[Engine][Chore] use local variable and remove output var assignment (#24554)

Signed-off-by: Guy Stone <guys@spotify.com>
2026-01-23 10:24:28 +08:00 · 2025-09-11 02:05:42 -04:00 · 2025-09-11 02:05:42 -04:00 · 8a894084d2
commit 8a894084d2
parent e2d8c27f68
1 changed files with 6 additions and 7 deletions
--- a/vllm/engine/protocol.py
+++ b/vllm/engine/protocol.py
@ -78,6 +78,7 @@ class EngineClient(ABC):
        preprocessor = await self.get_input_preprocessor()
        tokenizer_group = preprocessor.get_tokenizer_group()
        tokenizer = await tokenizer_group.get_lora_tokenizer_async()
+        eos_token_id = tokenizer.eos_token_id

        if is_explicit_encoder_decoder_prompt(prompt):
            raise NotImplementedError
@ -104,7 +105,7 @@ class EngineClient(ABC):
        tokenized_length = len(prompt_token_ids)

        sort_beams_key = create_sort_beams_key_function(
-            tokenizer.eos_token_id, length_penalty)
+            eos_token_id, length_penalty)

        beam_search_params = SamplingParams(
            logprobs=2 * beam_width,
@ -154,7 +155,7 @@ class EngineClient(ABC):
                if result.outputs[0].logprobs is not None:
                    logprobs = result.outputs[0].logprobs[0]
                    for token_id, logprob_obj in logprobs.items():
-                        if token_id == tokenizer.eos_token_id and \
+                        if token_id == eos_token_id and \
                            not ignore_eos:
                            completed.append(
                                BeamSearchSequence(
@ -166,7 +167,7 @@ class EngineClient(ABC):
                                    cum_logprob=current_beam.cum_logprob +
                                    logprob_obj.logprob,
                                    finish_reason="stop",
-                                    stop_reason=tokenizer.eos_token_id))
+                                    stop_reason=eos_token_id))
                        else:
                            new_beams.append(
                                BeamSearchSequence(
@ -189,14 +190,14 @@ class EngineClient(ABC):
        best_beams = sorted_completed[:beam_width]

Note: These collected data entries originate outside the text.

Context: an optimization exercise on an open-source flow, tuned for small area. The choices shown serve that exercise and are no tape-out recipe.
The RTL was checked by simulation tests, not by an equivalence proof against the original design.
Power is estimated from default activity; no workload was simulated.

[flow/run.sh]
#!/bin/bash
# Standard ORFS layout with two changes: port buffers use the smallest
# buffer, and clock tree synthesis inserts no dummy loads.
set -euo pipefail
export BUFFER_PORTS_ARGS="-buffer_cell sky130_fd_sc_hd__buf_1"
export CTS_ARGS="-sink_clustering_enable -repair_clock_nets -dont_use_dummy_load -sink_clustering_size 18 -sink_clustering_max_diameter 60 -buf_list sky130_fd_sc_hd__clkbuf_8"
bash standard.sh > flow_make.log 2>&1
[standard.sh]
#!/bin/bash
# synth_recipe.tcl (not shown) runs the flow's synth.tcl, then flattens the netlist and writes it again
# the make line also repeats each setting of config.mk as NAME=value (left out here)
make -C /OpenROAD-flow-scripts/flow DESIGN_CONFIG=/design/flow/config.mk WORK_HOME=/design/flow/orfs CLKGATE_MAP_FILE= SYNTH_SCRIPT=/design/flow/synth_recipe.tcl "${@:-finish}"
[config.mk]
export PLATFORM = sky130hd
export DESIGN_NAME = alu_issue_stage
export DESIGN_NICKNAME = alu_issue_stage
export VERILOG_FILES = /design/flow/design.v
export SDC_FILE = /design/flow/constraint.sdc
export NUM_CORES = 4
export LEC_CHECK = 0
export CAP_MARGIN = 10
export CORE_MARGIN = 2
export CORE_UTILIZATION = 50
export CTS_BUF_LIST = sky130_fd_sc_hd__clkbuf_8
export CTS_CLUSTER_DIAMETER = 60
export CTS_CLUSTER_SIZE = 18
export PLACE_DENSITY = 0.6
export SLEW_MARGIN = 10
export SYNTH_HIERARCHICAL = 1
[constraint.sdc]
create_clock -name core_clock -period 8.0 [get_ports {clk}]
set_input_delay 1.6000 -clock core_clock [delete_from_list [all_inputs] [get_ports {clk}]]
set_output_delay 1.6000 -clock core_clock [all_outputs]
set_load 0.01 [all_outputs]
[design.v]
module alu_issue_stage #(
  parameter int N    = 32,
  parameter int NREG = 32,
  parameter int AW   = $clog2(NREG)
) (
  input  logic          clk,
  input  logic          rst,
  input  logic          cmd_valid,
  output logic          cmd_ready,
  input  logic [3:0]    cmd_op,
  input  logic [AW-1:0] cmd_rd,
  input  logic [AW-1:0] cmd_rs,
  input  logic [AW-1:0] cmd_rt,
  input  logic          ld_en,
  input  logic [AW-1:0] ld_addr,
  input  logic [N-1:0]  ld_data,
  output logic [N-1:0]  alu_X,
  output logic [N-1:0]  alu_Y,
  output logic [3:0]    alu_op,
  input  logic [N-1:0]  alu_Z,
  input  logic          alu_equal,
  input  logic          alu_overflow,
  input  logic          alu_zero,
  output logic          wb_valid,
  output logic [AW-1:0] wb_rd,
  output logic [N-1:0]  wb_data,
  output logic          flag_equal,
  output logic          flag_zero,
  output logic          flag_ovf,
  output logic          sticky_ovf,
  input  logic          flag_clr,
  output logic          bad_op,
  input  logic [AW-1:0] dbg_addr,
  output logic [N-1:0]  dbg_data,
  output logic [1:0]    dbg_state
);
  localparam logic [1:0] S_IDLE = 2'd0;
  localparam logic [1:0] S_EXEC = 2'd1;
  localparam logic [1:0] S_WB   = 2'd2;
  localparam logic [1:0] S_TRAP = 2'd3;
  logic [1:0]    state_q, state_d;
  logic          in_idle, in_wb;
  logic [N-1:0]  regs_q [NREG];    
  logic [N-1:0]  regs_d [NREG];
  logic [NREG-1:0] vld_q;          
  logic [N-1:0]  xz_q;             
  logic [AW-1:0] rt_q;             
  logic [3:0]    op_q;             
  logic [AW-1:0] rd_q;             
  logic          eq_q, zero_q, ovf_q;
  logic          sticky_q;
  logic          op_reserved, op_arith;
  logic          accept;
  logic [AW-1:0] pa_addr;
  logic [NREG-1:0] pa_sel, pd_sel, pa_sel_n, pd_sel_n;
  logic [N-1:0]  pa_data, pd_data;
  logic          we;
  logic [AW-1:0] wa;
  logic [N-1:0]  wd, wd_n;
  logic [NREG-1:0] row_hit, row_we, row_nwe;
  assign in_idle = (state_q == S_IDLE);
  assign in_wb   = (state_q == S_WB);
  assign op_reserved = (op_q == 4'd4) || (op_q >= 4'd11);
  assign op_arith    = (op_q == 4'd5) || (op_q == 4'd6);
  assign cmd_ready = in_idle && !ld_en;
  assign accept    = cmd_ready && cmd_valid;
  always_comb begin
    state_d = state_q;
    case (state_q)
      S_IDLE: if (accept) state_d = S_EXEC;
      S_EXEC: state_d = S_WB;
      S_WB:   state_d = ovf_q ? S_TRAP : S_IDLE;
      S_TRAP: if (flag_clr) state_d = S_IDLE;
      default: state_d = S_IDLE;
    endcase
  end
  always_ff @(posedge clk or posedge rst) begin
    if (rst) begin
      state_q  <= S_IDLE;
      sticky_q <= 1'b0;
    end else begin
      state_q  <= state_d;
      if (flag_clr)            sticky_q <= 1'b0;
      else if (in_wb && ovf_q) sticky_q <= 1'b1;
    end
  end
  assign pa_addr = in_idle ? cmd_rs : rt_q;
  always_comb begin
    pa_sel_n = '1;
    pd_sel_n = '1;
    for (int i = 1; i < NREG; i++) begin
      pa_sel_n[i] = !((pa_addr == i) && vld_q[i]);
      pd_sel_n[i] = !((dbg_addr == i) && vld_q[i]);
    end
  end
  assign pa_sel[0] = 1'b0;
  assign pd_sel[0] = 1'b0;
  for (genvar i = 1; i < NREG; i++) begin : g_rsel
    ais_inv u_pa (.a(pa_sel_n[i]), .y(pa_sel[i]));
    ais_inv u_pd (.a(pd_sel_n[i]), .y(pd_sel[i]));
  end
  for (genvar b = 0; b < N; b++) begin : g_rd
    logic [NREG-1:0] col;
    for (genvar i = 0; i < NREG; i++) begin : g_col
      assign col[i] = regs_q[i][b];
    end
    ais_read31 u_pa (.sel(pa_sel[NREG-1:1]), .d(col[NREG-1:1]), .y(pa_data[b]));
    ais_read31 u_pd (.sel(pd_sel[NREG-1:1]), .d(col[NREG-1:1]), .y(pd_data[b]));
  end
  always_ff @(posedge clk) begin
    xz_q   <= in_idle ? pa_data : alu_Z;
    rt_q   <= cmd_rt;
    eq_q   <= alu_equal;
    zero_q <= alu_zero;
    ovf_q  <= alu_overflow && op_arith;
    if (in_idle) begin
      op_q <= cmd_op;
      rd_q <= cmd_rd;
    end
  end
  assign wa = in_idle ? ld_addr : rd_q;
  for (genvar b = 0; b < N; b++) begin : g_wd
    ais_mux2i u_m (.a(xz_q[b]), .b(ld_data[b]), .s(in_idle), .y(wd_n[b]));
    ais_inv   u_i (.a(wd_n[b]), .y(wd[b]));
  end
  assign we = in_idle ? ld_en : (in_wb && !op_reserved && !ovf_q);
  always_comb begin
    row_hit = '0;
    for (int i = 1; i < NREG; i++) row_hit[i] = we && (wa == i);
  end
  assign row_nwe[0] = 1'b1;
  assign row_we[0]  = 1'b0;
  for (genvar i = 1; i < NREG; i++) begin : g_wen
    ais_inv u_n (.a(row_hit[i]), .y(row_nwe[i]));
    ais_inv u_p (.a(row_nwe[i]), .y(row_we[i]));
  end
  always_ff @(posedge clk or posedge rst) begin
    if (rst) begin
      vld_q <= '0;
    end else begin
      for (int i = 1; i < NREG; i++)
        if (row_hit[i]) vld_q[i] <= 1'b1;
    end
  end
  assign regs_d[0] = '0;
  for (genvar i = 1; i < NREG; i++) begin : g_row
    for (genvar b = 0; b < N; b++) begin : g_bit
      ais_wsel u_w (.q(regs_q[i][b]), .d(wd[b]), .we(row_we[i]), .nwe(row_nwe[i]),
                    .y(regs_d[i][b]));
    end
  end
  always_ff @(posedge clk) begin
    for (int i = 1; i < NREG; i++) regs_q[i] <= regs_d[i];
  end
  always_comb begin
    alu_X      = xz_q;
    alu_Y      = pa_data;
    alu_op     = op_q;
    wb_valid   = in_wb;
    wb_rd      = rd_q;
    wb_data    = xz_q;
    flag_equal = eq_q && !op_reserved;
    flag_zero  = zero_q && !op_reserved;
    flag_ovf   = ovf_q;
    sticky_ovf = sticky_q;
    bad_op     = in_wb && op_reserved;
    dbg_data   = pd_data;
    dbg_state  = state_q;
  end
endmodule
module ais_wsel (
  input  logic q,
  input  logic d,
  input  logic we,
  input  logic nwe,
  output logic y
);
  assign y = (q | we) & (d | nwe);
endmodule
module ais_read31 (
  input  logic [30:0] sel,
  input  logic [30:0] d,
  output logic        y
);
  logic [10:0] t_n;
  for (genvar g = 0; g < 10; g++) begin : g_aoi
    ais_aoi222 u_a (.a(d[3*g+2:3*g]), .s(sel[3*g+2:3*g]), .y(t_n[g]));
  end
  assign t_n[10] = !(d[30] && sel[30]);
  ais_nand11 u_n (.a(t_n), .y(y));
endmodule
module ais_aoi222 (
  input  logic [2:0] a,
  input  logic [2:0] s,
  output logic       y
);
  assign y = !((a[0] & s[0]) | (a[1] & s[1]) | (a[2] & s[2]));
endmodule
module ais_nand11 (
  input  logic [10:0] a,
  output logic        y
);
  assign y = !(&a);
endmodule
module ais_inv (
  input  logic a,
  output logic y
);
  assign y = !a;
endmodule
module ais_mux2i (
  input  logic a,
  input  logic b,
  input  logic s,
  output logic y
);
  assign y = !(s ? b : a);
endmodule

        for beam in best_beams:
-            if (beam.tokens[-1] == tokenizer.eos_token_id and not ignore_eos):
+            if (beam.tokens[-1] == eos_token_id and not ignore_eos):
                # Skip the eos token in the text.
                tokens = beam.tokens[tokenized_length:-1]
            else:
                tokens = beam.tokens[tokenized_length:]
            beam.text = tokenizer.decode(tokens)

-        beam_search_output = RequestOutput(
+        yield RequestOutput(
            request_id=request_id,
            prompt=prompt_text,
            outputs=[
@ -214,8 +215,6 @@ class EngineClient(ABC):
            prompt_token_ids=prompt_token_ids,
            prompt_logprobs=None)

-        yield beam_search_output
-
    @abstractmethod
    def encode(
        self,